[INPUT RECORDS]
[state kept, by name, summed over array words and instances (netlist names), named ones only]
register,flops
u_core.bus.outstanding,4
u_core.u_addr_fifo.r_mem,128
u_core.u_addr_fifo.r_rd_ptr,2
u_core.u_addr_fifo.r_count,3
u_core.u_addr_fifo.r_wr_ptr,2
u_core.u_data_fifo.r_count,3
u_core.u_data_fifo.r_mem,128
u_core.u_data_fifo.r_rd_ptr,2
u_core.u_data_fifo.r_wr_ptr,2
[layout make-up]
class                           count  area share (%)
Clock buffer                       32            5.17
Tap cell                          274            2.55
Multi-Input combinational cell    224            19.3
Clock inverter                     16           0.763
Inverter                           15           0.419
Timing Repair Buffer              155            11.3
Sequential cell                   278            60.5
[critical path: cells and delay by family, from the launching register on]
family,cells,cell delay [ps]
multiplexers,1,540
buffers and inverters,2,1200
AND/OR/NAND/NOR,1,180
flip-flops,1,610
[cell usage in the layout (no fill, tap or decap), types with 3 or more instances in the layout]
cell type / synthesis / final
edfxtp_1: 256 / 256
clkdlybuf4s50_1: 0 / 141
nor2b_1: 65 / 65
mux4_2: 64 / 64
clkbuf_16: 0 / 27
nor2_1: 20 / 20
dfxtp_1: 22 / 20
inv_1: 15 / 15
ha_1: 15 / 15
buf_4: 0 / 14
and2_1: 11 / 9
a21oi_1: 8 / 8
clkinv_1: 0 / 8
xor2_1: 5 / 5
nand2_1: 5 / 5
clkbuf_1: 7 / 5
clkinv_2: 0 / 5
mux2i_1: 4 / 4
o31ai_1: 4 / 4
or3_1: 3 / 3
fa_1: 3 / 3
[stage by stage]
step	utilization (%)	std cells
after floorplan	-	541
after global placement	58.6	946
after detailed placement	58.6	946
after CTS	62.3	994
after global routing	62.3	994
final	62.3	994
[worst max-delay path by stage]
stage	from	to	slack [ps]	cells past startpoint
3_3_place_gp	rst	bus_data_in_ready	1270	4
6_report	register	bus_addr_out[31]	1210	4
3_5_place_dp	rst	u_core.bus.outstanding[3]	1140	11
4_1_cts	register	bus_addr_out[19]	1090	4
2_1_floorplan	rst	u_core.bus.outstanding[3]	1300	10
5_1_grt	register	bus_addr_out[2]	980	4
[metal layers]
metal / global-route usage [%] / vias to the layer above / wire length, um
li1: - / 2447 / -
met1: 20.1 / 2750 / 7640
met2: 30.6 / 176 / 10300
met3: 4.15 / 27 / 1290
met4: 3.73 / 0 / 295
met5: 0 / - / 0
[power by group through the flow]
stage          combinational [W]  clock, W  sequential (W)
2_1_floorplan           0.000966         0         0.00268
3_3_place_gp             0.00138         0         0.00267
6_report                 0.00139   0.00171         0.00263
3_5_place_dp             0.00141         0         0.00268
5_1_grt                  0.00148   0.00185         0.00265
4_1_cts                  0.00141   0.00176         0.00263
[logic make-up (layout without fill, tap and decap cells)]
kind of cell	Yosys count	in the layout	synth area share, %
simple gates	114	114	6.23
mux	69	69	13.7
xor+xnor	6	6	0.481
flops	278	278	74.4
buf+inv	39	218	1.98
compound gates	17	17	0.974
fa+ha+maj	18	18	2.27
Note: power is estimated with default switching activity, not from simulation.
$ cat src/rtl/reg_file_sb_pkg.sv
// Shared sizing for the register file and its scoreboard.
// Data width, register count, address width and the register address type.
package pkg_parameters;

    localparam int XLEN    = 32;
    localparam int NUM_REG = 32;
    localparam int AW      = $clog2(NUM_REG);

    typedef logic [AW-1:0] reg_addr_t;

endpackage

$ cat src/rtl/reg_file_sb_scoreboard.sv
// reg_scoreboard: one pending bit per architectural register.
// Priority at each edge, lowest to highest:
//   hold < write clear < alloc set < flush < reset.
// Bit 0 is hard-wired to 0.
module reg_scoreboard
    import pkg_parameters::*;
#(
    parameter int NUM_REG = pkg_parameters::NUM_REG,
    parameter int NUM_WR  = 2
) (
    input  logic                       clk,
    input  logic                       rst,
    input  logic [NUM_WR-1:0]          wr_en,
    input  logic [NUM_WR-1:0][AW-1:0]  wr_addr,
    input  logic                       alloc_en,
    input  logic [AW-1:0]              alloc_addr,
    input  logic                       flush,
    output logic [NUM_REG-1:0]         busy_vec
);

    logic [NUM_REG-1:0] busy_q;
    logic [NUM_REG-1:0] busy_d;

    // Next pending state; later assignments override earlier ones.
    always_comb begin
        // NOTE: default first so every path assigns busy_d and no latch is inferred.
        busy_d = busy_q;
        for (int j = 0; j < NUM_WR; j++) begin
            if (wr_en[j]) begin
                busy_d[wr_addr[j]] = 1'b0;
            end
        end
        if (alloc_en) begin
            busy_d[alloc_addr] = 1'b1;
        end
        if (flush) begin
            busy_d = '0;
        end
        busy_d[0] = 1'b0;
    end

    // Pending-bit register with synchronous reset.
    always_ff @(posedge clk) begin
        // NOTE: non-blocking assignment for all sequential state.
        if (rst) begin
            busy_q <= '0;
        end else begin
            busy_q <= busy_d;
        end
    end

    assign busy_vec = busy_q;

endmodule

$ cat src/rtl/reg_file_sb.sv
// reg_file_sb: multi-ported register file with a pending-write scoreboard.
// x0 always reads as 0 and is never busy. When the highest-indexed write
// ports collide on one register, the highest index wins.
// Optional macro REG_FILE_BYPASS_EN: same-cycle write data is forwarded to
// matching reads; without it, reads see only stored state.
module reg_file_sb #(
    parameter int XLEN    = pkg_parameters::XLEN,
    parameter int NUM_REG = pkg_parameters::NUM_REG,
    parameter int NUM_RD  = 3,
    parameter int NUM_WR  = 2
) (
    input  logic                                     clk,
    input  logic                                     rst,
    input  logic [NUM_RD-1:0][pkg_parameters::AW-1:0] rs_addr,
    output logic [NUM_RD-1:0][XLEN-1:0]              rs_data,
    output logic [NUM_RD-1:0]                        rs_busy,
    input  logic [NUM_WR-1:0]                        wr_en,
    input  logic [NUM_WR-1:0][pkg_parameters::AW-1:0] wr_addr,
    input  logic [NUM_WR-1:0][XLEN-1:0]              wr_data,
    input  logic                                     alloc_en,
    input  logic [pkg_parameters::AW-1:0]            alloc_addr,
    input  logic                                     flush,
    output logic [NUM_REG-1:0]                       busy_vec
);

    typedef pkg_parameters::reg_addr_t reg_addr_t;

    logic [NUM_REG-1:0][XLEN-1:0] regs_q;
    logic [NUM_REG-1:0][XLEN-1:0] regs_d;

    reg_scoreboard #(
        .NUM_REG (NUM_REG),
        .NUM_WR  (NUM_WR)
    ) u_scoreboard (
        .clk        (clk),
        .rst        (rst),
        .wr_en      (wr_en),
        .wr_addr    (wr_addr),
        .alloc_en   (alloc_en),
        .alloc_addr (alloc_addr),
        .flush      (flush),
        .busy_vec   (busy_vec)
    );

    // Next register contents; ascending port order lets the highest port win.
    always_comb begin
        regs_d = regs_q;
        for (int j = 0; j < NUM_WR; j++) begin
            if (wr_en[j] && (wr_addr[j] != '0)) begin
                regs_d[wr_addr[j]] = wr_data[j];
            end
        end
        regs_d[0] = '0;
    end

    // Register array with synchronous reset.
    always_ff @(posedge clk) begin
        // NOTE: the whole array is reset because reads after reset must return 0.
        if (rst) begin
            regs_q <= '0;
        end else begin
            regs_q <= regs_d;
        end
    end

    // Combinational read ports, with optional same-cycle write forwarding.
    always_comb begin
        for (int i = 0; i < NUM_RD; i++) begin
            rs_data[i] = regs_q[rs_addr[i]];
            rs_busy[i] = busy_vec[rs_addr[i]];
`ifdef REG_FILE_BYPASS_EN
            for (int j = 0; j < NUM_WR; j++) begin
                if (wr_en[j] && (wr_addr[j] == rs_addr[i])) begin
                    rs_data[i] = wr_data[j];
                    rs_busy[i] = alloc_en && (alloc_addr == rs_addr[i]);
                end
            end
`endif
            if (rs_addr[i] == reg_addr_t'(0)) begin
                rs_data[i] = '0;
                rs_busy[i] = 1'b0;
            end
        end
    end

endmodule

$ cat config.mk
export PLATFORM = sky130hd
export DESIGN_NAME = reg_file_sb
export DESIGN_NICKNAME = d
export VERILOG_FILES = /design/src/rtl/reg_file_sb_pkg.sv /design/src/rtl/reg_file_sb_scoreboard.sv /design/src/rtl/reg_file_sb.sv
export SDC_FILE = /design/constraint.sdc
export NUM_CORES = 2
export LEC_CHECK = 0
export CAP_MARGIN = 0
export CELL_PAD_IN_SITES_DETAIL_PLACEMENT = 1
export CELL_PAD_IN_SITES_GLOBAL_PLACEMENT = 2
export CORE_MARGIN = 2
export CORE_UTILIZATION = 40
export DETAILED_ROUTE_END_ITERATION = 10
export PLACE_DENSITY_LB_ADDON = 0.05
export SYNTH_ARGS = -nofsm -noshare
export SYNTH_HDL_FRONTEND = slang
export SYNTH_SLANG_ARGS = --single-unit
$ cat constraint.sdc
create_clock -name clk -period 3.3 [get_ports clk]
set_clock_uncertainty 0.15 [all_clocks]
set_input_delay 0.66 -clock clk [delete_from_list [all_inputs] [get_ports clk]]
set_output_delay 0.66 -clock clk [all_outputs]
set_load 0.02 [all_outputs]
==> Word level (Yosys, flattened, before mapping) <==
Cells that the tools add are included.
{ "totals": {"rom_bits": 0, "latch_bits": 0, "out_inout_bits": 131, "n_memories": 0, "regBits": 1056, "mem_bits_rw": 0} }
{ "classes": {"n_reduce_logical": 11, "shifts": 0, "n_addsub": 0, "muxes": 35, "multipliers": 0, "eq_ne": 0, "div": 0, "magnitude_cmp": 9, "bitwise": 5} }
{ "ops": {"columns": ["op", "n"], "rows": [
  ["$bwmux W1024", 2],
  ["$mux W1024", 2],
  ["$bmux W32 S5", 3],
  ["$mux W32", 11],
  ["$demux W32 S5", 2],
  ["$and A32 B32 Y32", 2],
  ["$not A32 Y32", 2],
  ["$lt A5 B6 Y1 const B", 6],
  ["$or A32 B32 Y32", 1],
  ["$bmux W1 S5", 3],
  ["$demux W1 S5", 3],
  ["$ge A5 B1 Y1 const B", 3],
  ["$logic_not A5 Y1", 3],
  ["$reduce_bool A5 Y1", 2],
  ["$mux W1", 9],
  ["$logic_and A1 B1 Y1", 5],
  ["$reduce_or A2 Y1", 1]
]} }

==> Longest topological paths before layout <==
{ "logic_depth": {"ltp_word": 11, "mapped_depth": 9, "ltp_nobuf": 4} }

==> Cells and area by module <==
Synthesis repeated with hierarchy kept, for this count alone.
{ "hier_totals": {"hier_cells": 7832, "area_unflattened_um2": 70782.9} }
{ "modules_own_cells": {"columns": ["mod", "area_per_inst_um2", "seq_area_each_um2", "cells_per_inst", "instances"], "rows": [
  ["reg_file_sb", 69127.5, 19859.0, 7640, 1],
  ["reg_scoreboard", 1655.3, 620.6, 192, 1]
]} }

==> Worst setup path after synthesis <==
Ideal clock, no wire load.
{ "synth_path": {"path_kind": "input to output", "from": "in rs_addr[5] in the netlist's numbering", "to": "out rs_data[53] in the netlist's numbering", "path_buffers": 3, "path_slack_ns": 0.110, "t_arrival_ns": 2.380, "cell_stages": 7, "cell_sequence": "buf_2 -> buf_4 -> and2b_1 -> clkbuf_1 -> a221o_1 -> o211ai_1 -> a311oi_1"} }
{ "synth_lines": {"columns": ["item", "line", "text"], "rows": [
  ["start, declared", "reg_file_sb.sv:14", "input logic [NUM_RD-1:0][pkg_parameters::AW-1:0] rs_addr,"],
  ["end, declared", "reg_file_sb.sv:15", "output logic [NUM_RD-1:0][XLEN-1:0] rs_data,"]
]} }

==> flow_summary.toml <==
[status]
status = "complete, but fails checks"
violations = "setup timing"

[global_route]
antenna_found_initial = 25
grt_pass1_wl_mm = 646
grt_max_degree = 143
grtUsageTotal_pct = 51.2
grt_overflow = 0
grt_pass1_vias = 79100

[timing]
setup_tns_ns = -9.19
slew_headroom_pct = 37.1
max_freq_mhz = 279
period_minus_slack_ns = 3.59
worst_pin_slew_ns = 0.943
finalCritPeriodShare_pct = 109
finalMaxSlewViolations = 0
setup_slack_ns = -0.286
rsz0062_at_grt = "yes"
hold_viol_final = 0
setup_viol = 92

[hold_path]
hold_end = "regs_q[379]"
holdPathStages = 2
hold_class = "in2reg"
min_from = "rst"

[clock_network]
cts_max_level = 4
cts_inserted_buffers = 135
clk_latency_ns = 0.81
cts-root-buf = "clkbuf_16"
cts_tree = "yes"
path_clk_slew_ns = 0.06
clk_path_buf_depth = 3
cts.sinks = 1023
cts_hold_buf = 0

[floorplanning]
initial_core_util_pct = 40.3
die_w_um = 423
num_rows = 153
die_y_um = 423
boundaryPins = 231
core_um2 = 174000
die-area_um2 = 179000

[critical_path]
worst_setup_path_end_kind = "primary output"
cp-start-kind = "primary input"
criticalPathCategory = "in2out"
crit_required_ns = 2.49
rrSetupSlack_ns = 2.05
reg2reg_depth = 5
crit_arrival_ns = 2.78
timing.rr.start = "u_scoreboard.busy_vec[8]"
path_max_fanout = 8
r2r-end = "u_scoreboard.busy_vec[8]"

[yosys]
synth_edf_count = 0
synth_nets = 8010
synthCells = 7910
syn_area_per_cell_um2 = 8.86
yosysWarnings = 0
synth_area_leaders = "dfxtp_1 29%, mux4_2 20%, a311oi_1 12%"
ys_seq_area_share_pct = 29.2
netlist.area_leader.share_pct = 29.2
synth_flop_cell = "dfxtp_1"
synth_area_um2 = 70100
yosys_register_bits = 1023
synth.largest_area_cell = "dfxtp_1"
ys_types = 53
synth-async-reset-ratio_pct = 0

[detailed_routing]
ant_nets = 0
drtPass1Iterations = 6
drc = 0
vias = 82300
drt_iter0_markers = 14100
wl_mm = 474
via_per_inst = 7.66
wl_per_cell_um = 44.1

[placed_design]
gp_congestion = 1.03
place_hpwl_mm = 309
place.port_buffers = 229
numPlacedInstances = 10200

[power]
power_density_nw_per_um2 = 389
p_leak_nw = 32.3
p_sw_mw = 11.3
pwr-share-clk_pct = 43.6
p_int_mw = 24.8
ir_drop_v = 0.000501
power_mw = 36.1
p_seq_share_pct = 35.7
swShare_pct = 31.4
pwr-share-comb_pct = 20.7

[layout]
fin_util_pct = 53.4
layout-drive-gt1-share_pct = 32.2
fin_cells = 10700
area_delta_synth_final_pct = 32.5
nets = 8397

[flow_run]
max-cap-violations = 0
[layout make-up]
cell class / count / area [um^2]
Timing Repair Buffer: 1365 / 17100
Clock buffer: 205 / 4100
Inverter: 5 / 36.3
Antenna cell: 14 / 35.0
Sequential cell: 1023 / 20600
Fill cell: 18700 / 81100
Tap cell: 2325 / 2910
Multi-Input combinational cell: 5767 / 47700
Clock inverter: 36 / 423
[Yosys cell counts, types with 2 or more instances]
cell / instances
a32oi_1: 54
a22oi_1: 65
nand4_1: 23
inv_2: 2
a21oi_1: 33
o21a_1: 2
a211oi_1: 74
dfxtp_1: 1023
nand3_1: 532
nor2_8: 2
o221a_1: 3
mux4_2: 638
mux2_2: 170
nor3b_1: 9
and2_1: 5
nand2b_1: 57
nor2_2: 11
nor2b_1: 13
o22ai_1: 103
mux2i_1: 207
o21ai_1: 59
nand3b_1: 14
buf_1: 66
clkbuf_1: 726
a221o_1: 93
nor2_1: 1018
inv_1: 3
nor3_1: 5
nor3b_2: 4
buf_6: 12
a311oi_1: 983
and3_1: 6
nand2_1: 1229
buf_2: 247
o211ai_1: 32
mux2_1: 3
nand3b_4: 2
a221oi_1: 28
buf_4: 64
nand3_2: 2
o21ai_0: 266
and3b_1: 11
[worst max-delay path, cell delays in order]
cell     delay, ns
buf_16        0.12
buf_16        0.17
buf_16        0.16
nor2_1        0.06
and2_2        0.24
buf_12        0.16
buf_12        0.15
buf_4         0.14
a22oi_1       0.17
nand4_1       0.40
buf_6         0.29
[sequential cells by signal, summed over array words and instances, names as in the netlist]
| register | cells |
|---|---|
| u_scoreboard.busy_vec | 31 |
| regs_q | 992 |
[cell families after synthesis]
| family | after synthesis | synth area share [%] |
|---|---|---|
| AOI/OAI and AO/OA | 1798 | 20.1 |
| buffers and inverters | 1120 | 6.91 |
| DFF | 1023 | 29.2 |
| muxes | 1018 | 26.2 |
| other | 1 | 0.00535 |
| and+or+nand+nor | 2950 | 17.6 |
[routing by layer]
layer / global-route usage, % / share of wire (%) / routed length (um) / vias up
met5: 0 / 0.044 / 207 / -
met4: 38.2 / 9.1 / 43000 / 24
met3: 18.2 / 14 / 66400 / 1857
met2: 70.5 / 40 / 190000 / 7244
met1: 65.3 / 37 / 174000 / 42000
li1: - / - / - / 31100
[stage by stage]
step / instance area [um^2] / hold slack, ns / setup slack (ns)
6_report: 92900 / 0.143 / -0.286
5_1_grt: 92900 / 0.136 / -0.272
4_1_cts: 91500 / 0.0939 / -0.222
3_5_place_dp: 81200 / 0.351 / -1.34
3_3_place_gp: 81200 / 0.336 / -1.35
2_1_floorplan: 70100 / 0.324 / 0.110
[power groups by stage]
stage,sequential (mW),combinational [mW],clock (mW)
5_1_grt,12.9,7.44,16.2
6_report,12.9,7.47,15.7
2_1_floorplan,13.0,2.87,0
4_1_cts,12.9,6.95,15.7
3_3_place_gp,13.1,6.04,0
3_5_place_dp,13.1,6.10,0
[worst max path at each step]
stage / from / to / cells after the start
final: rs_addr[0] / rs_data[7] / 11
after global routing: rs_addr[0] / rs_data[7] / 11
after CTS: rs_addr[0] / rs_data[11] / 9
after detailed placement: rs_addr[14] / rs_data[69] / 12
after global placement: rs_addr[14] / rs_data[69] / 12
after floorplan: rs_addr[5] / rs_data[53] / 7
[timing repair]
action                     in CTS  in global routing
pin swaps                     147                104
buffers inserted              194                 71
gates cloned                   30                  7
hold endpoints to repair        0                  0
resized for setup             816                204
setup endpoints to repair      99                 91
[placed cells by master (no fill, tap or decap), types with 93 or more instances in the layout]
cell             count
o21ai_0            263
nor2_1            1015
nand3_1            519
buf_4              654
buf_6              136
dfxtp_1            917
a311oi_1           938
mux4_2             638
clkbuf_16          148
a221o_1             93
dfxtp_2             96
mux2i_1            203
buf_12             343
clkdlybuf4s50_1    114
nand2_1           1157
mux2_2             118
Note: power is estimated with default switching activity, not from simulation.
[/INPUT RECORDS]
• YOUR GOAL
Beginning with the line holding "register,flops" and ending with the line holding "nand2_1: 5 / 5", write out the stretch of material above exactly; add no further lines.

• REPLY
register,flops
u_core.bus.outstanding,4
u_core.u_addr_fifo.r_mem,128
u_core.u_addr_fifo.r_rd_ptr,2
u_core.u_addr_fifo.r_count,3
u_core.u_addr_fifo.r_wr_ptr,2
u_core.u_data_fifo.r_count,3
u_core.u_data_fifo.r_mem,128
u_core.u_data_fifo.r_rd_ptr,2
u_core.u_data_fifo.r_wr_ptr,2
[layout make-up]
class                           count  area share (%)
Clock buffer                       32            5.17
Tap cell                          274            2.55
Multi-Input combinational cell    224            19.3
Clock inverter                     16           0.763
Inverter                           15           0.419
Timing Repair Buffer              155            11.3
Sequential cell                   278            60.5
[critical path: cells and delay by family, from the launching register on]
family,cells,cell delay [ps]
multiplexers,1,540
buffers and inverters,2,1200
AND/OR/NAND/NOR,1,180
flip-flops,1,610
[cell usage in the layout (no fill, tap or decap), types with 3 or more instances in the layout]
cell type / synthesis / final
edfxtp_1: 256 / 256
clkdlybuf4s50_1: 0 / 141
nor2b_1: 65 / 65
mux4_2: 64 / 64
clkbuf_16: 0 / 27
nor2_1: 20 / 20
dfxtp_1: 22 / 20
inv_1: 15 / 15
ha_1: 15 / 15
buf_4: 0 / 14
and2_1: 11 / 9
a21oi_1: 8 / 8
clkinv_1: 0 / 8
xor2_1: 5 / 5
nand2_1: 5 / 5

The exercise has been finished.